My brother who makes the music has released his new single today. Its bloody good and I say that as an older brother who used to relish telling him how shit he was before hitting him with things. It’s genuinely ace. Have a download legally here:

NO TRAIN – THE LAST SKEPTIK

 

SCRATCH

I forced L to watch the film Scratch yesterday and had forgotten just how much I’d enjoyed it first time I’d seen it. My love for scratch DJing has resurfaced recently after a small lull, mostly after seeing JFB at Bestival scratch some amazing DnB and I forgot just how fast it makes my legs want to move when that happens. Dancewise that is, not quickly somewhere else to avoid the sounds.

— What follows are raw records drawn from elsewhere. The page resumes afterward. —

<file path="src/rtl/cfc_pkg.sv">
// ----------------------------------------------------------------------------
// cfc_pkg
// Shared types, constants and a rotate helper for the frame checksum and topic filter.
// ----------------------------------------------------------------------------
package cfc_pkg;

   localparam int HEADER_BYTES  = 26;
   localparam int DONE_W        = 13;
   localparam int END_W         = 17;
   localparam int CSR_INDEX_W   = 3;
   localparam int CSR_DATA_W    = 32;
   localparam int MAX_TOPICS    = 4;

   localparam int POS_CSUM_HI   = 0;
   localparam int POS_CSUM_LO   = 1;
   localparam int POS_SUM_START = 2;
   localparam int POS_TOPIC_B3  = 18;
   localparam int POS_TOPIC_B2  = 19;
   localparam int POS_TOPIC_B1  = 20;
   localparam int POS_TOPIC_B0  = 21;
   localparam int POS_LEN_HI    = 24;
   localparam int POS_LEN_LO    = 25;

   typedef enum logic [CSR_INDEX_W-1:0] {
      CSR_CHECK_ENABLE = 3'd0,
      CSR_TOPIC_A      = 3'd1,
      CSR_TOPIC_B      = 3'd2,
      CSR_TOPIC_C      = 3'd3,
      CSR_TOPIC_D      = 3'd4,
      CSR_TOPIC_MASK   = 3'd5
   } csr_index_type;

   typedef struct packed {
      logic [15:0]       sum;
      logic [DONE_W-1:0] done;
      logic [15:0]       length;
      logic [31:0]       topic;
      logic [15:0]       csum;
      logic              overflow;
   } rec_type;

   typedef struct packed {
      logic        accepted;
      logic        checksum_ok;
      logic        topic_ok;
      logic        length_ok;
      logic [31:0] topic;
      logic [15:0] length;
      logic [15:0] sum;
   } rsp_type;

   function automatic logic [15:0] rotr16(input logic [15:0] v, input logic [3:0] k);
      logic [31:0] dbl;
      dbl = {v, v} >> k;
      return dbl[15:0];
   endfunction

endpackage

</file>
<file path="src/rtl/cfc_fifo.sv">
// ----------------------------------------------------------------------------
// cfc_fifo
// Small register queue that decouples the two sides of the filter.
// ----------------------------------------------------------------------------
module cfc_fifo #(
   parameter int WIDTH = 8,
   parameter int DEPTH = 2
) (
   input  logic             clock,
   input  logic             reset,
   input  logic             push,
   input  logic [WIDTH-1:0] push_data,
   output logic             full,
   input  logic             pop,
   output logic [WIDTH-1:0] pop_data,
   output logic             empty
);
   localparam int PTR_W = (DEPTH > 1) ? $clog2(DEPTH) : 1;
   localparam int CNT_W = $clog2(DEPTH + 1);

   logic [WIDTH-1:0] mem_ff [DEPTH];
   logic [PTR_W-1:0] wr_ptr_ff, wr_ptr_in;
   logic [PTR_W-1:0] rd_ptr_ff, rd_ptr_in;
   logic [CNT_W-1:0] count_ff, count_in;
   logic             do_push, do_pop;

   assign full     = (count_ff == CNT_W'(DEPTH));
   assign empty    = (count_ff == '0);
   assign do_push  = push && !full;
   assign do_pop   = pop && !empty;
   assign pop_data = mem_ff[rd_ptr_ff];

   always_comb begin
      wr_ptr_in = wr_ptr_ff;
      rd_ptr_in = rd_ptr_ff;
      count_in  = count_ff;
      if (do_push) begin
         wr_ptr_in = (wr_ptr_ff == PTR_W'(DEPTH - 1)) ? '0 : wr_ptr_ff + 1'b1;
      end
      if (do_pop) begin
         rd_ptr_in = (rd_ptr_ff == PTR_W'(DEPTH - 1)) ? '0 : rd_ptr_ff + 1'b1;
      end
      if (do_push && !do_pop) begin
         count_in = count_ff + 1'b1;
      end else if (do_pop && !do_push) begin
         count_in = count_ff - 1'b1;
      end
   end

   always_ff @(posedge clock) begin
      if (reset) begin
         wr_ptr_ff <= '0;
         rd_ptr_ff <= '0;
         count_ff  <= '0;
      end else begin
         wr_ptr_ff <= wr_ptr_in;
         rd_ptr_ff <= rd_ptr_in;
         count_ff  <= count_in;
      end
   end

   always_ff @(posedge clock) begin
      if (do_push) begin
         mem_ff[wr_ptr_ff] <= push_data;
      end
   end

endmodule

</file>
<file path="src/rtl/cfc_front.sv">
// ----------------------------------------------------------------------------
// cfc_front
// Per-byte stage: tracks position, captures header fields, runs the sum.
// ----------------------------------------------------------------------------
module cfc_front #(
   parameter int MAX_FRAME_BYTES = 1023
) (
   input  logic             clock,
   input  logic             reset,
   input  logic             byte_valid,
   input  logic [7:0]       frame_byte,
   input  logic             last_byte,
   output logic             rec_push,
   output cfc_pkg::rec_type rec_data
);
   import cfc_pkg::*;

   localparam int POS_W = $clog2(MAX_FRAME_BYTES + 2);
   localparam logic [POS_W-1:0] MAX_POS = POS_W'(MAX_FRAME_BYTES);

   logic [POS_W-1:0] pos_ff, pos_in, pos_next;
   logic [15:0]      sum_ff, sum_in;
   logic [15:0]      csum_ff, csum_in;
   logic [31:0]      topic_ff, topic_in;
   logic [15:0]      len_ff, len_in;
   logic             ovf_ff, ovf_in;
   logic [POS_W-1:0] done;

   always_comb begin
      pos_in   = pos_ff;
      sum_in   = sum_ff;
      csum_in  = csum_ff;
      topic_in = topic_ff;
      len_in   = len_ff;
      ovf_in   = ovf_ff;
      pos_next = (pos_ff <= MAX_POS) ? pos_ff + 1'b1 : pos_ff;
      done     = '0;
      rec_push = 1'b0;
      rec_data = '0;

      if (byte_valid) begin
         if (pos_ff < MAX_POS) begin
            if (pos_ff == POS_W'(POS_CSUM_HI)) csum_in[15:8]  = frame_byte;
            if (pos_ff == POS_W'(POS_CSUM_LO)) csum_in[7:0]   = frame_byte;
            if (pos_ff == POS_W'(POS_TOPIC_B3)) topic_in[31:24] = frame_byte;
            if (pos_ff == POS_W'(POS_TOPIC_B2)) topic_in[23:16] = frame_byte;
            if (pos_ff == POS_W'(POS_TOPIC_B1)) topic_in[15:8]  = frame_byte;
            if (pos_ff == POS_W'(POS_TOPIC_B0)) topic_in[7:0]   = frame_byte;
            if (pos_ff == POS_W'(POS_LEN_HI))  len_in[15:8]   = frame_byte;
            if (pos_ff == POS_W'(POS_LEN_LO))  len_in[7:0]    = frame_byte;
            if (pos_ff >= POS_W'(POS_SUM_START) &&
                END_W'(pos_ff) < END_W'(HEADER_BYTES) + END_W'(len_ff)) begin
               sum_in = {sum_ff[0], sum_ff[15:1]} + {8'h00, frame_byte};
            end
         end
         pos_in = pos_next;
         ovf_in = ovf_ff | (pos_next > MAX_POS);

         if (last_byte) begin
            done = (pos_next > MAX_POS) ? MAX_POS : pos_next;
            if (done < POS_W'(POS_SUM_START)) done = POS_W'(POS_SUM_START);
            rec_push          = 1'b1;
            rec_data.sum      = sum_in;
            rec_data.done     = DONE_W'(done);
            rec_data.length   = len_in;
            rec_data.topic    = topic_in;
            rec_data.csum     = csum_in;
            rec_data.overflow = ovf_in;
            // clear for the next frame
            pos_in   = '0;
            sum_in   = '0;
            csum_in  = '0;
            topic_in = '0;
            len_in   = '0;
            ovf_in   = 1'b0;
         end
      end
   end

   always_ff @(posedge clock) begin
      if (reset) begin
         pos_ff   <= '0;
         sum_ff   <= '0;
         csum_ff  <= '0;
         topic_ff <= '0;
         len_ff   <= '0;
         ovf_ff   <= 1'b0;
      end else begin
         pos_ff   <= pos_in;
         sum_ff   <= sum_in;
         csum_ff  <= csum_in;
         topic_ff <= topic_in;
         len_ff   <= len_in;
         ovf_ff   <= ovf_in;
      end
   end

endmodule

</file>
<file path="src/rtl/cfc_back.sv">
// ----------------------------------------------------------------------------
// cfc_back
// Verdict stage: finishes the sum, checks checksum, topic and length.
// ----------------------------------------------------------------------------
module cfc_back #(
   parameter int TOPIC_ENTRIES   = 4,
   parameter int MAX_FRAME_BYTES = 1023
) (
   input  logic                             clock,
   input  logic                             reset,
   input  logic                             csr_write_enable,
   input  logic [cfc_pkg::CSR_INDEX_W-1:0]  csr_index,
   input  logic [cfc_pkg::CSR_DATA_W-1:0]   csr_write_data,
   input  logic                             rec_empty,
   input  cfc_pkg::rec_type                 rec_data,
   output logic                             rec_pop,
   input  logic                             rsp_full,
   output logic                             rsp_push,
   output cfc_pkg::rsp_type                 rsp_data
);
   import cfc_pkg::*;

   logic                     check_en_ff;
   logic [31:0]              topic_tab_ff [TOPIC_ENTRIES];
   logic [TOPIC_ENTRIES-1:0] mask_ff;

   logic [END_W-1:0] end_val, done_ext, diff;
   logic [15:0]      sum;
   logic             csum_ok, topic_ok, len_ok;

   always_ff @(posedge clock) begin
      if (reset) begin
         check_en_ff <= 1'b1;
         mask_ff     <= '0;
         for (int e = 0; e < TOPIC_ENTRIES; e++) begin
            topic_tab_ff[e] <= '0;
         end
      end else if (csr_write_enable) begin
         if (csr_index == CSR_CHECK_ENABLE) check_en_ff <= csr_write_data[0];
         if (csr_index == CSR_TOPIC_MASK)   mask_ff     <= csr_write_data[TOPIC_ENTRIES-1:0];
         for (int e = 0; e < TOPIC_ENTRIES; e++) begin
            if (csr_index == CSR_TOPIC_A + CSR_INDEX_W'(e)) begin
               topic_tab_ff[e] <= csr_write_data;
            end
         end
      end
   end

   always_comb begin
      end_val  = END_W'(HEADER_BYTES) + END_W'(rec_data.length);
      done_ext = END_W'(rec_data.done);
      diff     = end_val - done_ext;
      sum      = (done_ext < end_val) ? rotr16(rec_data.sum, diff[3:0]) : rec_data.sum;
      csum_ok  = (sum == rec_data.csum);
      topic_ok = 1'b0;
      for (int e = 0; e < TOPIC_ENTRIES; e++) begin
         if (mask_ff[e] && topic_tab_ff[e] == rec_data.topic) topic_ok = 1'b1;
      end
      len_ok = !rec_data.overflow &&
               (rec_data.length <= 16'(MAX_FRAME_BYTES - HEADER_BYTES));

      rec_pop              = !rec_empty && !rsp_full;
      rsp_push             = rec_pop;
      rsp_data.accepted    = (!check_en_ff || csum_ok) && topic_ok && len_ok;
      rsp_data.checksum_ok = csum_ok;
      rsp_data.topic_ok    = topic_ok;
      rsp_data.length_ok   = len_ok;
      rsp_data.topic       = rec_data.topic;
      rsp_data.length      = rec_data.length;
      rsp_data.sum         = sum;
   end

endmodule

</file>
<file path="src/rtl/frame_checksum_topic_filter.sv">
// A result passes the frame queue and then the result queue to the result ports.
// Throughput: one byte per cycle while full is low; rotate-and-add sets the rate.
// Full rises only when the frame queue between the byte and verdict stages fills.
// Reset: synchronous; clears frame state and queues, loads register defaults.
// ----------------------------------------------------------------------------
// frame_checksum_topic_filter
// Top level: byte stage, frame queue, verdict stage and result queue.
// ----------------------------------------------------------------------------
module frame_checksum_topic_filter #(
   parameter int TOPIC_ENTRIES   = 4,
   parameter int MAX_FRAME_BYTES = 1023
) (
   input  logic                             clock,
   input  logic                             reset,
   input  logic                             push,
   output logic                             full,
   input  logic [7:0]                       req_frame_byte,
   input  logic                             req_last_byte,
   output logic                             empty,
   input  logic                             pop,
   output logic                             rsp_accepted,
   output logic                             rsp_checksum_ok,
   output logic                             rsp_topic_ok,
   output logic                             rsp_length_ok,
   output logic [31:0]                      rsp_frame_topic_out,
   output logic [15:0]                      rsp_data_length_out,
   output logic [15:0]                      rsp_computed_sum,
   input  logic                             csr_write_enable,
   input  logic [cfc_pkg::CSR_INDEX_W-1:0]  csr_index,
   input  logic [cfc_pkg::CSR_DATA_W-1:0]   csr_write_data
);
   import cfc_pkg::*;

   logic    rec_push, rec_full, rec_pop, rec_empty;
   rec_type rec_in, rec_out;
   logic    rsp_push, rsp_full;
   rsp_type rsp_in, rsp_out;

   cfc_front #(
      .MAX_FRAME_BYTES(MAX_FRAME_BYTES)
   ) u_front (
      .clock      (clock),
      .reset      (reset),
      .byte_valid (push && !full),
      .frame_byte (req_frame_byte),
      .last_byte  (req_last_byte),
      .rec_push   (rec_push),
      .rec_data   (rec_in)
   );

   cfc_fifo #(
      .WIDTH($bits(rec_type)),
      .DEPTH(2)
   ) u_rec_fifo (
      .clock     (clock),
      .reset     (reset),
      .push      (rec_push),
      .push_data (rec_in),
      .full      (rec_full),
      .pop       (rec_pop),
      .pop_data  (rec_out),
      .empty     (rec_empty)
   );

   assign full = rec_full;

   cfc_back #(
      .TOPIC_ENTRIES  (TOPIC_ENTRIES),
      .MAX_FRAME_BYTES(MAX_FRAME_BYTES)
   ) u_back (
      .clock            (clock),
      .reset            (reset),
      .csr_write_enable (csr_write_enable),
      .csr_index        (csr_index),
      .csr_write_data   (csr_write_data),
      .rec_empty        (rec_empty),
      .rec_data         (rec_out),
      .rec_pop          (rec_pop),
      .rsp_full         (rsp_full),
      .rsp_push         (rsp_push),
      .rsp_data         (rsp_in)
   );

   cfc_fifo #(
      .WIDTH($bits(rsp_type)),
      .DEPTH(2)
   ) u_rsp_fifo (
      .clock     (clock),
      .reset     (reset),
      .push      (rsp_push),
      .push_data (rsp_in),
      .full      (rsp_full),
      .pop       (pop),
      .pop_data  (rsp_out),
      .empty     (empty)
   );

   assign rsp_accepted        = rsp_out.accepted;
   assign rsp_checksum_ok     = rsp_out.checksum_ok;
   assign rsp_topic_ok        = rsp_out.topic_ok;
   assign rsp_length_ok       = rsp_out.length_ok;
   assign rsp_frame_topic_out = rsp_out.topic;
   assign rsp_data_length_out = rsp_out.length;
   assign rsp_computed_sum    = rsp_out.sum;

endmodule
</file>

If you haven’t seen Scratch its a brilliant docufilm about the beginnings of turntabalism and how it is just as valid a mark of musicianship as playing a guitar or piano. And other interments. I wasn’t saying that a kazoo is miles ahead, though it does require a special skill. Not to look like a knob when you play one. It really is incredible when you watch someone who is a master at scratchin’ take to the decks. I mean, watch this for example:

ROC RAIDA DMC 1996

 

I mean, that’s nothing less than incredible right? And when you see the X-cutioners, Beat Junkies and people like Q-Bert djiung you really can’t say its anything else but incredible skill and talent. More than all of this, what I kept harping on at L about for hours was how the history of hip hop all stems from a very different place to what the media would have to believe. Scratch shows a fair bit of Afrika Bambaataa and the Zulu Nation, explaining how he brought peace to his estate by getting the kids into djing, MCing and breakin’ rather than violence and fighting. Yes. It came from creating calm in a deprived area. Not the guns and violence horror that its always represented at. I think we should take this example to the streets of the UK now, but with something new. I personally aim to head to the estates in Tottenham and Dale Farm and places like that and get them all to invent a new type of music. Perhaps we’ll use just 10 second samples of old folk records, then sing quick rhyming opera over the top while some people dance as crazy as possible with their hands tied to their feet. It can only be a win right? Right? I’ll call it Spaz-Bop. Any takers? No? Oh ok.

Well either way, despite it being a tad outdated now, watch Scratch if you can, even if you hate hip-hop and you may find you gain a new found love for it sharpish.